> **EXERCISE INSTRUCTIONS**
Each line from the beginning of the entries below through the line that includes "datapath bus value" must be returned exactly as given.

● ● ● ● ●

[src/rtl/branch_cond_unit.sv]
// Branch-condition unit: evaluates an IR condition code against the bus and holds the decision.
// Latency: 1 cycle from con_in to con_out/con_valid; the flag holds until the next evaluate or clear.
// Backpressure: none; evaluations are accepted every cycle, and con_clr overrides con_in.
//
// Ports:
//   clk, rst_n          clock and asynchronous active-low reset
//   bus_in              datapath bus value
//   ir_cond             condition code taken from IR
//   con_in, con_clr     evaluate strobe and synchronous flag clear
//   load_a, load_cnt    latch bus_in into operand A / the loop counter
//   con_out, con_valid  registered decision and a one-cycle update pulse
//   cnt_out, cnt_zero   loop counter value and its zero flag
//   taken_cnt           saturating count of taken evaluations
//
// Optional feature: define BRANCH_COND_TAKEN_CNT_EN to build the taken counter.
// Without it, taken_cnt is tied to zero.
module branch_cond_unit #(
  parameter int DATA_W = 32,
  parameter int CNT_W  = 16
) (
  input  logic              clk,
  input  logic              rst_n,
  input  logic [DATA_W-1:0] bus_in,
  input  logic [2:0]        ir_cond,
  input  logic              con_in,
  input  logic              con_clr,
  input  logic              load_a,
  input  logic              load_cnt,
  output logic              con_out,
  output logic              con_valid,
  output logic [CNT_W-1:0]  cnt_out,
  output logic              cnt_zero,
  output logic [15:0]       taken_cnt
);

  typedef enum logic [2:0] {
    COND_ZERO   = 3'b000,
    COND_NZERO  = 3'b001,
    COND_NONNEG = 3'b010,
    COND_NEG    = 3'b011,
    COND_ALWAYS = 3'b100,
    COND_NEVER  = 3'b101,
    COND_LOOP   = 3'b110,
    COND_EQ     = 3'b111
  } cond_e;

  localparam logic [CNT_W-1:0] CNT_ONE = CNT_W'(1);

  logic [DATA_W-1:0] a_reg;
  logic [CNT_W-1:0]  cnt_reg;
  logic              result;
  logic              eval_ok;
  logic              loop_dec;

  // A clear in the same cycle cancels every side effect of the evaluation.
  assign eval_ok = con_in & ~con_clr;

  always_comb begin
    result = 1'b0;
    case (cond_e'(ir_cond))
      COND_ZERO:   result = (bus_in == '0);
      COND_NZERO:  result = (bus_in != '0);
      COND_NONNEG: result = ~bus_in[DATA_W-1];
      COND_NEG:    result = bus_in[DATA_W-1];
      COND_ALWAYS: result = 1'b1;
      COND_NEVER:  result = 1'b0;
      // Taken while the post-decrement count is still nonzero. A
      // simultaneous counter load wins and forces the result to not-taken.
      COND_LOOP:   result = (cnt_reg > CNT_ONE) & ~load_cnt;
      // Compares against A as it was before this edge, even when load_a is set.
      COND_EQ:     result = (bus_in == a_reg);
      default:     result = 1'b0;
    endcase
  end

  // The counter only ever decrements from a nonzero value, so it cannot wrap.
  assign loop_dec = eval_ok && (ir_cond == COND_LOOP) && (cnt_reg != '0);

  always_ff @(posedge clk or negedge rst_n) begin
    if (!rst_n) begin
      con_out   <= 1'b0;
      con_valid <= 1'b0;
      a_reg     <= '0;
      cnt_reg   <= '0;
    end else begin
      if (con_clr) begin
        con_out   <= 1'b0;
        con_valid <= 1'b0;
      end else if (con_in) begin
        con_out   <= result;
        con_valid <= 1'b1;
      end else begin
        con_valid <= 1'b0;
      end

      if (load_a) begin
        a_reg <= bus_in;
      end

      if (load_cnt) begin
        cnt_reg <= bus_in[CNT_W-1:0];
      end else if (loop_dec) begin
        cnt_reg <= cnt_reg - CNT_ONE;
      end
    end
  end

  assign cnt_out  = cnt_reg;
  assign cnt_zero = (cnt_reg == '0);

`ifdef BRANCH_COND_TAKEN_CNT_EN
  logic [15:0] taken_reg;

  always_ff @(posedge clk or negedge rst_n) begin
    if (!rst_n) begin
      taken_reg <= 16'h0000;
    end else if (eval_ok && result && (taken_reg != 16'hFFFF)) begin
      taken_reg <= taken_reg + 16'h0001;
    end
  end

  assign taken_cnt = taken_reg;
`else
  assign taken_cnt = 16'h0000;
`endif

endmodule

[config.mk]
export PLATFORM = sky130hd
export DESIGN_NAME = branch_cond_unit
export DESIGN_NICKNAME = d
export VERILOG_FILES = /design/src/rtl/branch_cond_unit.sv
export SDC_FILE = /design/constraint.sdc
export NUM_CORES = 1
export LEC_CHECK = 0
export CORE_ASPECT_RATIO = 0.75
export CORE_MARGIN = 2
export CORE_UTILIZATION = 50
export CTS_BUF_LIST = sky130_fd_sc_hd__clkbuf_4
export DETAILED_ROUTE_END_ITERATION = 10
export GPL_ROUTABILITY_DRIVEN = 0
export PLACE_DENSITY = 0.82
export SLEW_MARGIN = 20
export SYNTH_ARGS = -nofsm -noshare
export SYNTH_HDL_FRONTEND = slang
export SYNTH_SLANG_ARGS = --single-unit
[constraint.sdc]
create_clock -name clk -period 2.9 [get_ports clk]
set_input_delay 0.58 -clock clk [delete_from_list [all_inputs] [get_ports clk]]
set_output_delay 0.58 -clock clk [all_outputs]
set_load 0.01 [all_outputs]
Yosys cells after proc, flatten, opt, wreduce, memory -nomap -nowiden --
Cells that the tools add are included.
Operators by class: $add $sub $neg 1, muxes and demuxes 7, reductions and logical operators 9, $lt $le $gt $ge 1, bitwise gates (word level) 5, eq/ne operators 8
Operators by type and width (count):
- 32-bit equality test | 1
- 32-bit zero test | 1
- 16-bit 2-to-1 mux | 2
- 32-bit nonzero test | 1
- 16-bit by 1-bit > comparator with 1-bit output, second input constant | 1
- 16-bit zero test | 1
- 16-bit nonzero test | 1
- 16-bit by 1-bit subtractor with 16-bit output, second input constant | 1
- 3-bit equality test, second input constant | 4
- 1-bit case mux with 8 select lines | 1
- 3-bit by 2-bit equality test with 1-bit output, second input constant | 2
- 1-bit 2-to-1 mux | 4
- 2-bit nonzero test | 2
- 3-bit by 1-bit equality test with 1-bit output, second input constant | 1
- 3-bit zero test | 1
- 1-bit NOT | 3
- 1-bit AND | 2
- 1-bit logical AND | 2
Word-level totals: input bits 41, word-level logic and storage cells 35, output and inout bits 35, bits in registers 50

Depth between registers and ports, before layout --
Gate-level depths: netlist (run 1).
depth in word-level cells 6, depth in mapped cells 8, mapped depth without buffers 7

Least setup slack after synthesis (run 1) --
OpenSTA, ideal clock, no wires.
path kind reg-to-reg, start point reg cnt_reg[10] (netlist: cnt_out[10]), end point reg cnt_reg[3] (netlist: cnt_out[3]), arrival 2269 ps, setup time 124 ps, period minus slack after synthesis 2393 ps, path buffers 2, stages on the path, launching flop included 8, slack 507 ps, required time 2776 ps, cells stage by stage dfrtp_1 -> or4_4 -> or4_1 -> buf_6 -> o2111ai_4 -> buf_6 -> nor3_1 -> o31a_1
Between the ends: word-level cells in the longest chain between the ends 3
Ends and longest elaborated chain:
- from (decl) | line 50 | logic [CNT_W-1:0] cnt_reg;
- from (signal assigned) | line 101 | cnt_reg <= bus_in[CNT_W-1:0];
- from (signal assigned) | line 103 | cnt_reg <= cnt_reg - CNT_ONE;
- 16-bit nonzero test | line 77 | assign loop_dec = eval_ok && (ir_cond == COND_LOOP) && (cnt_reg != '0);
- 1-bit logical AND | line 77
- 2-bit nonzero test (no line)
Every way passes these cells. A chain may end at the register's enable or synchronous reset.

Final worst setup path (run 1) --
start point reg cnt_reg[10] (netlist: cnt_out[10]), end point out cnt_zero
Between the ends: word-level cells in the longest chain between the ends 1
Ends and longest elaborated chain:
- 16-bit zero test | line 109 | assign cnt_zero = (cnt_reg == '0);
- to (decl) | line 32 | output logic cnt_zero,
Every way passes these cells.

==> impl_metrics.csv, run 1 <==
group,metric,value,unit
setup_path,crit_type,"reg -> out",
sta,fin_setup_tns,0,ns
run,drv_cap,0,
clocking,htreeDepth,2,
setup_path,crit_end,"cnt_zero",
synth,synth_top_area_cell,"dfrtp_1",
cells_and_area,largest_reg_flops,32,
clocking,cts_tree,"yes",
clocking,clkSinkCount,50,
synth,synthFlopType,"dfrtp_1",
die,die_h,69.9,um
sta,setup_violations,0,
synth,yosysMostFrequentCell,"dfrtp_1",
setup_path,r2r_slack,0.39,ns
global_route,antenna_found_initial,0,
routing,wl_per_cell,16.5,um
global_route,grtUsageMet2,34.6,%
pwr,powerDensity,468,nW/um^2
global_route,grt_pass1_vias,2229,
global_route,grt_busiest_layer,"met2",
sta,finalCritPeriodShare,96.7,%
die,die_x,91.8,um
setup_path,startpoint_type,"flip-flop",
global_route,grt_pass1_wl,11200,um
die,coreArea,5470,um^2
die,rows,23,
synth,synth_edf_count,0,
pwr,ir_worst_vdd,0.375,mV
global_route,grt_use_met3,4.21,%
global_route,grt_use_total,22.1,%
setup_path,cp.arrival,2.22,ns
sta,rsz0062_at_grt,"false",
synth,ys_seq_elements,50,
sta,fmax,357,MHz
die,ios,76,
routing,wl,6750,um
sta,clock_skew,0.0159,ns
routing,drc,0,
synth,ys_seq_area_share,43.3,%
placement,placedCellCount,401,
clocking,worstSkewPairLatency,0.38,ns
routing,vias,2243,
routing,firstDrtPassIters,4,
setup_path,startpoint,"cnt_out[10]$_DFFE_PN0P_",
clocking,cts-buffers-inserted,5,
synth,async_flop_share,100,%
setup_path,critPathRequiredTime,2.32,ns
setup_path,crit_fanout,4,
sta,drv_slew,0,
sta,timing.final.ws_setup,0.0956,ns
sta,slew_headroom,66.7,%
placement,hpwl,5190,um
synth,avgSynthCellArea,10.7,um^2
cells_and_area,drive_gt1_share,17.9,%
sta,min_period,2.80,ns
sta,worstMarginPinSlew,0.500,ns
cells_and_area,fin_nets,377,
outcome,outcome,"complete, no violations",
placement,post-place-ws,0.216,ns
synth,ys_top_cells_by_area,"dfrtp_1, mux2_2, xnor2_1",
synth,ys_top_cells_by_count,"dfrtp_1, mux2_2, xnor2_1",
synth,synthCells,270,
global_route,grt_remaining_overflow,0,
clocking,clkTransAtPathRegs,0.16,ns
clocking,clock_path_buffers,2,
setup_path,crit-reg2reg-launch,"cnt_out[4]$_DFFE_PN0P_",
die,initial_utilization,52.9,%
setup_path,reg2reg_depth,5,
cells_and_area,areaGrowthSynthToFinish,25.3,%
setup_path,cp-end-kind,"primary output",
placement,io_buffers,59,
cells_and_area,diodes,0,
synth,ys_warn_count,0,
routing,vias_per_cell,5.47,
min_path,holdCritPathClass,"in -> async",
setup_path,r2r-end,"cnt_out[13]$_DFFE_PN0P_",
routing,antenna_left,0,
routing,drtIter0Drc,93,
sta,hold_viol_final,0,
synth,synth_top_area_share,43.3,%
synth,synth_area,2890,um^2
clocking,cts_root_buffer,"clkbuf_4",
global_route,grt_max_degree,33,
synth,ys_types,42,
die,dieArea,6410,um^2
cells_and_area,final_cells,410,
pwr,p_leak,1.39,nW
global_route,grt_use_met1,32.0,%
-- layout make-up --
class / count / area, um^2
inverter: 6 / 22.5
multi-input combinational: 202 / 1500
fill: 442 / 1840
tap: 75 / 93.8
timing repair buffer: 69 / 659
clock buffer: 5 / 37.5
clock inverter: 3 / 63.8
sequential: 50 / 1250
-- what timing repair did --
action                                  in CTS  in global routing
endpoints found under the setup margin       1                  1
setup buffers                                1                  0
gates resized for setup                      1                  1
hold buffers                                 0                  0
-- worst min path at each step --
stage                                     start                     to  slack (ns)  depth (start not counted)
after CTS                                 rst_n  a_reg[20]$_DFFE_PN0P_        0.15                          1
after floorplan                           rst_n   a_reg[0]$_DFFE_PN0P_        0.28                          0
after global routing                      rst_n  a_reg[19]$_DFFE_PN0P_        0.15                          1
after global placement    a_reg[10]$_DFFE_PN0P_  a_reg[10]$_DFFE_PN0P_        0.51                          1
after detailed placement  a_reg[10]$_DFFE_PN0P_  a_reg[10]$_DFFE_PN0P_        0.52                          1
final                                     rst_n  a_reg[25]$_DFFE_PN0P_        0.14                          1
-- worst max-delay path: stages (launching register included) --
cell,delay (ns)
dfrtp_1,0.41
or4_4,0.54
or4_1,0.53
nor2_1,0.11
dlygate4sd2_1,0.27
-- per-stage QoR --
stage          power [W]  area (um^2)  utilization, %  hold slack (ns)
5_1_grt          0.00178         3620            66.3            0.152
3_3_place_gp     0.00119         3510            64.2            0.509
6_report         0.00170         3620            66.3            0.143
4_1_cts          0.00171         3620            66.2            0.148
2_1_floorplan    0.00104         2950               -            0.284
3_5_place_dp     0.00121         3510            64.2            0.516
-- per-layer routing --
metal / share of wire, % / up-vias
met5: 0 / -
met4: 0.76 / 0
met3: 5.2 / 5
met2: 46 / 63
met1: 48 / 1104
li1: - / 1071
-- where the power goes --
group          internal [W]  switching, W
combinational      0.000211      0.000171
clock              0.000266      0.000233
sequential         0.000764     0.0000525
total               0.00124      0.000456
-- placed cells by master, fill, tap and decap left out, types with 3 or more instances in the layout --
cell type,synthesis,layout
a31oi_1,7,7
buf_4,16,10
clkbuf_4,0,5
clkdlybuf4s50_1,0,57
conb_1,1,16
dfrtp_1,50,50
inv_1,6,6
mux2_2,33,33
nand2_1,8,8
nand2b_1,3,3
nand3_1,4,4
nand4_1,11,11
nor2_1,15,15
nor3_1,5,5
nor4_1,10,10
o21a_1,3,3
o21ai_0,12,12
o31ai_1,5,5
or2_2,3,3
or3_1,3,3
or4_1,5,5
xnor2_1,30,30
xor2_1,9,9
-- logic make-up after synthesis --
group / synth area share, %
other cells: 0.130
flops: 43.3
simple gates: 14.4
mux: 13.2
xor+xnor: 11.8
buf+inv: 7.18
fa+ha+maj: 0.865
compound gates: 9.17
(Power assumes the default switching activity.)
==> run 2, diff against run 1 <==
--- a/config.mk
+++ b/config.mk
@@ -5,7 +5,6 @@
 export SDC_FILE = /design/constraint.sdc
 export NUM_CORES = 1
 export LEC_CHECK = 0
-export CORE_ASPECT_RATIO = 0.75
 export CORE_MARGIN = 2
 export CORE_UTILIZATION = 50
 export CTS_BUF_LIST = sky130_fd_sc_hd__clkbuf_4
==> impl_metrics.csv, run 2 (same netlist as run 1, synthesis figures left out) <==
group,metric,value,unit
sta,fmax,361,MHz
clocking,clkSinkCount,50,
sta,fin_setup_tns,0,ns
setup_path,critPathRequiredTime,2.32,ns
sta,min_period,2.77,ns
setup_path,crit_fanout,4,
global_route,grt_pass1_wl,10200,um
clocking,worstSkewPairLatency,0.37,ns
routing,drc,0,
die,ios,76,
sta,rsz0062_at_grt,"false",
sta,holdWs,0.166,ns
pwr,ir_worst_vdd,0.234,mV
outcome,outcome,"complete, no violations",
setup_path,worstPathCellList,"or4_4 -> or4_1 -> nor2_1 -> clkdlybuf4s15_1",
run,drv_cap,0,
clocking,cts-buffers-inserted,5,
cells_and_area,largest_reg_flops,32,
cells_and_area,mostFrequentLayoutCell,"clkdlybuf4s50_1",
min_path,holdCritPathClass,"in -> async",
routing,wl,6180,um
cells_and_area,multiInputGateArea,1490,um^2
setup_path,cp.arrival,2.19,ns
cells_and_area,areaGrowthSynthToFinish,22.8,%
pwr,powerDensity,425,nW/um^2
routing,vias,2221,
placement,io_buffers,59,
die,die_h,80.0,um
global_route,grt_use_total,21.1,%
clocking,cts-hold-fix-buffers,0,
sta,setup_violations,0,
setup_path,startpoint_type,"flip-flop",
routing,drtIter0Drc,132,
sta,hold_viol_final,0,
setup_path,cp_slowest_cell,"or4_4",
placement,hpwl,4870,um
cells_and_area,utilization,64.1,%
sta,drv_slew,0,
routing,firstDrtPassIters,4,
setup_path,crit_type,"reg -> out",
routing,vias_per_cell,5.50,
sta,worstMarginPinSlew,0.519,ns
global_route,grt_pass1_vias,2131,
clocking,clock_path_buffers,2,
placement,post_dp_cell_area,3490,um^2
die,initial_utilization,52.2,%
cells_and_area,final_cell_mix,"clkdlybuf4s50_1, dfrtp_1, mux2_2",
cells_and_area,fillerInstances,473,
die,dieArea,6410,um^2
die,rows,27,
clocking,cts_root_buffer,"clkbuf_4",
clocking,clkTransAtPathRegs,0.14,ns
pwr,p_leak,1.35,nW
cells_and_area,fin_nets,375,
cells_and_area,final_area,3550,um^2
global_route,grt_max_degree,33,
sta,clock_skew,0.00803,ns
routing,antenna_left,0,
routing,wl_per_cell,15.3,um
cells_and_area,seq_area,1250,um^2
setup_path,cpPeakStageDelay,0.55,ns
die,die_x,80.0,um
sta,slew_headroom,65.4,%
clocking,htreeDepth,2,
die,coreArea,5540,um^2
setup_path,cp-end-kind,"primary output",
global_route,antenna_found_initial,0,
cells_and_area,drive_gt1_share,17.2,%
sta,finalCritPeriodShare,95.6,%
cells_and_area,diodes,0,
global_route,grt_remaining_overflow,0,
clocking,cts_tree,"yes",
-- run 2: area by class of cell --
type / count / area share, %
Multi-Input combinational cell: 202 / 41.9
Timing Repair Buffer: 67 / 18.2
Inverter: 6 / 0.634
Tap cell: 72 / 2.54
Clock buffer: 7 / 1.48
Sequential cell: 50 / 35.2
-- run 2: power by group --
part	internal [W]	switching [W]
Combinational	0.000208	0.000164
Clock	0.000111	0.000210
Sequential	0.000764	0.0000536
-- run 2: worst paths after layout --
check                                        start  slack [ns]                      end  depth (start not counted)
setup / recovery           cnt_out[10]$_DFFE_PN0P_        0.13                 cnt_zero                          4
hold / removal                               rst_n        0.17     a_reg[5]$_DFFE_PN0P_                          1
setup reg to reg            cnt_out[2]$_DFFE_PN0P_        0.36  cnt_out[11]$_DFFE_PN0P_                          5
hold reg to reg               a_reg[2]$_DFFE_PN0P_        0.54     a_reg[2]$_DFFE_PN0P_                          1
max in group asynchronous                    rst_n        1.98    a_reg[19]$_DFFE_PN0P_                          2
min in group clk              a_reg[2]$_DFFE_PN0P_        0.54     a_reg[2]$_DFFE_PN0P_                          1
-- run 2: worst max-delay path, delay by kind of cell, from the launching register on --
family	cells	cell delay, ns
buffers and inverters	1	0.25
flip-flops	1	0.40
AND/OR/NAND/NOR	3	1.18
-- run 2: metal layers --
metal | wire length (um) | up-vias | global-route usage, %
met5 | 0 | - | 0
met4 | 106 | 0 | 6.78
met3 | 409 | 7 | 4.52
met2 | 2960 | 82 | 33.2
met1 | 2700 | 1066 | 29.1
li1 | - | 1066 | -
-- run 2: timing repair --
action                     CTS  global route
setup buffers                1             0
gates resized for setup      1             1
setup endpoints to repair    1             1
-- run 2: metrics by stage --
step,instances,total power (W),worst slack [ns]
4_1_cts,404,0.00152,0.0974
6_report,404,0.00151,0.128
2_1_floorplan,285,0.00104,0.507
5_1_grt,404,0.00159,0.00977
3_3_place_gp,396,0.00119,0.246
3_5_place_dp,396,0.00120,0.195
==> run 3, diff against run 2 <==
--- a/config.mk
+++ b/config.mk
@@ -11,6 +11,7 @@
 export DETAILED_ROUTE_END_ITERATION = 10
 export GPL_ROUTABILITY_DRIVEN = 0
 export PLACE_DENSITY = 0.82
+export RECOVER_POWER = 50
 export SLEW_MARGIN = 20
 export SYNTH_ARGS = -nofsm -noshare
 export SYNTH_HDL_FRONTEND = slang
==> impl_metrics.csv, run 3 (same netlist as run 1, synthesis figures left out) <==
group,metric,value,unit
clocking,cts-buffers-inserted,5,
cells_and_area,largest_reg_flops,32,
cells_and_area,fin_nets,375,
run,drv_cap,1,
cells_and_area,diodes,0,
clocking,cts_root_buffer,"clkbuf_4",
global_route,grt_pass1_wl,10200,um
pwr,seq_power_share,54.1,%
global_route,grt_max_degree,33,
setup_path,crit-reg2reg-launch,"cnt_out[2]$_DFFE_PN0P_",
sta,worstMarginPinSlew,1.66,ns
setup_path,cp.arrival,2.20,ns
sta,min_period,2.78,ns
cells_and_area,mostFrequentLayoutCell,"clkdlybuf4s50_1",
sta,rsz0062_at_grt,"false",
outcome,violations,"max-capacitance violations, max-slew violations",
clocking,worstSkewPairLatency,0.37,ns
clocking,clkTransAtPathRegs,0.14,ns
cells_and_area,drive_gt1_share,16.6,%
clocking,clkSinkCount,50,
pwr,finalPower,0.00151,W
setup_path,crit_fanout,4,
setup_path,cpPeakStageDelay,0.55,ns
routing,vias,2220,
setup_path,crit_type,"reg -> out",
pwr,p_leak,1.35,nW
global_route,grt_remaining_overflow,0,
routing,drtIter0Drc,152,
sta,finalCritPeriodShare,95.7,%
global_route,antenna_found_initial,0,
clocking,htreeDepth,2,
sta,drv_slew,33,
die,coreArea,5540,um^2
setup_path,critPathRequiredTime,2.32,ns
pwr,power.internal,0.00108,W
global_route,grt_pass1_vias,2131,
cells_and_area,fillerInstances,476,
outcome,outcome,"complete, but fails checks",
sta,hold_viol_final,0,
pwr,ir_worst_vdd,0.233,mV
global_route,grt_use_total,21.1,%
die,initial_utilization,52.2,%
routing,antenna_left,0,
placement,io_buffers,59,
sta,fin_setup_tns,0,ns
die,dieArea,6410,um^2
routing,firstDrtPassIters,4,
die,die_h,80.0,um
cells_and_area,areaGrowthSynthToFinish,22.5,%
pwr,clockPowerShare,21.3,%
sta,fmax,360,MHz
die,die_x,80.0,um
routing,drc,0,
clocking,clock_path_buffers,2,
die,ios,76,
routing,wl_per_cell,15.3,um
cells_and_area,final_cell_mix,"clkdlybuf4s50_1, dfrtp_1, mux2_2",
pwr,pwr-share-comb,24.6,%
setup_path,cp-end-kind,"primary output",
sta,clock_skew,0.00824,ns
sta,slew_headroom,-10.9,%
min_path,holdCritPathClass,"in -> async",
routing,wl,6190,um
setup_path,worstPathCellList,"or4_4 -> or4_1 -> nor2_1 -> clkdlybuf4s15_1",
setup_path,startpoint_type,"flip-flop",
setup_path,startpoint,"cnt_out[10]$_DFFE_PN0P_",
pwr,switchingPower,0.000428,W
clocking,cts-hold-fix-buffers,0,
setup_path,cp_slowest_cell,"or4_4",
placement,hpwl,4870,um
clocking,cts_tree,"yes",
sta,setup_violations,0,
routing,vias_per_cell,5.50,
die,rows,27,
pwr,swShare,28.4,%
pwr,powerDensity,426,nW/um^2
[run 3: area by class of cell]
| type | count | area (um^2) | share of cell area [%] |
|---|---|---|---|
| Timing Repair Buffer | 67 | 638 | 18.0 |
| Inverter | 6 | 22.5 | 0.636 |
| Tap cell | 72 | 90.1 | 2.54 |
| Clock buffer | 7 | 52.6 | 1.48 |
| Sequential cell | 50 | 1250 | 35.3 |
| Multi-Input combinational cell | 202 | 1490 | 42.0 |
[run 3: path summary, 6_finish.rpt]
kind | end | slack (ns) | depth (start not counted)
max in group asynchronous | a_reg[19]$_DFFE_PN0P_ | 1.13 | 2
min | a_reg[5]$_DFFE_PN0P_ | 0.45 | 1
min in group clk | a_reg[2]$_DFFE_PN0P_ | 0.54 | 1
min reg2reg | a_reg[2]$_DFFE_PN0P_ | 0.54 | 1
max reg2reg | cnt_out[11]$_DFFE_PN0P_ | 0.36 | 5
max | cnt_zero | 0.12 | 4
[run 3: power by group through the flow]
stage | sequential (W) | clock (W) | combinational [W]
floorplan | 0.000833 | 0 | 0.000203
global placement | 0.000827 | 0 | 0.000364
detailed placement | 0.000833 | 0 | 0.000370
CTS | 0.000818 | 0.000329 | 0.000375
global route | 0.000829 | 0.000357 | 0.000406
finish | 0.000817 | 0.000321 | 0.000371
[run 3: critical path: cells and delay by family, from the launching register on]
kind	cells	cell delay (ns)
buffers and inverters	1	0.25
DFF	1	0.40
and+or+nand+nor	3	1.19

● ● ● ● ●

> **ANSWER FOR THE TASK**
[src/rtl/branch_cond_unit.sv]
// Branch-condition unit: evaluates an IR condition code against the bus and holds the decision.
// Latency: 1 cycle from con_in to con_out/con_valid; the flag holds until the next evaluate or clear.
// Backpressure: none; evaluations are accepted every cycle, and con_clr overrides con_in.
//
// Ports:
//   clk, rst_n          clock and asynchronous active-low reset
//   bus_in              datapath bus value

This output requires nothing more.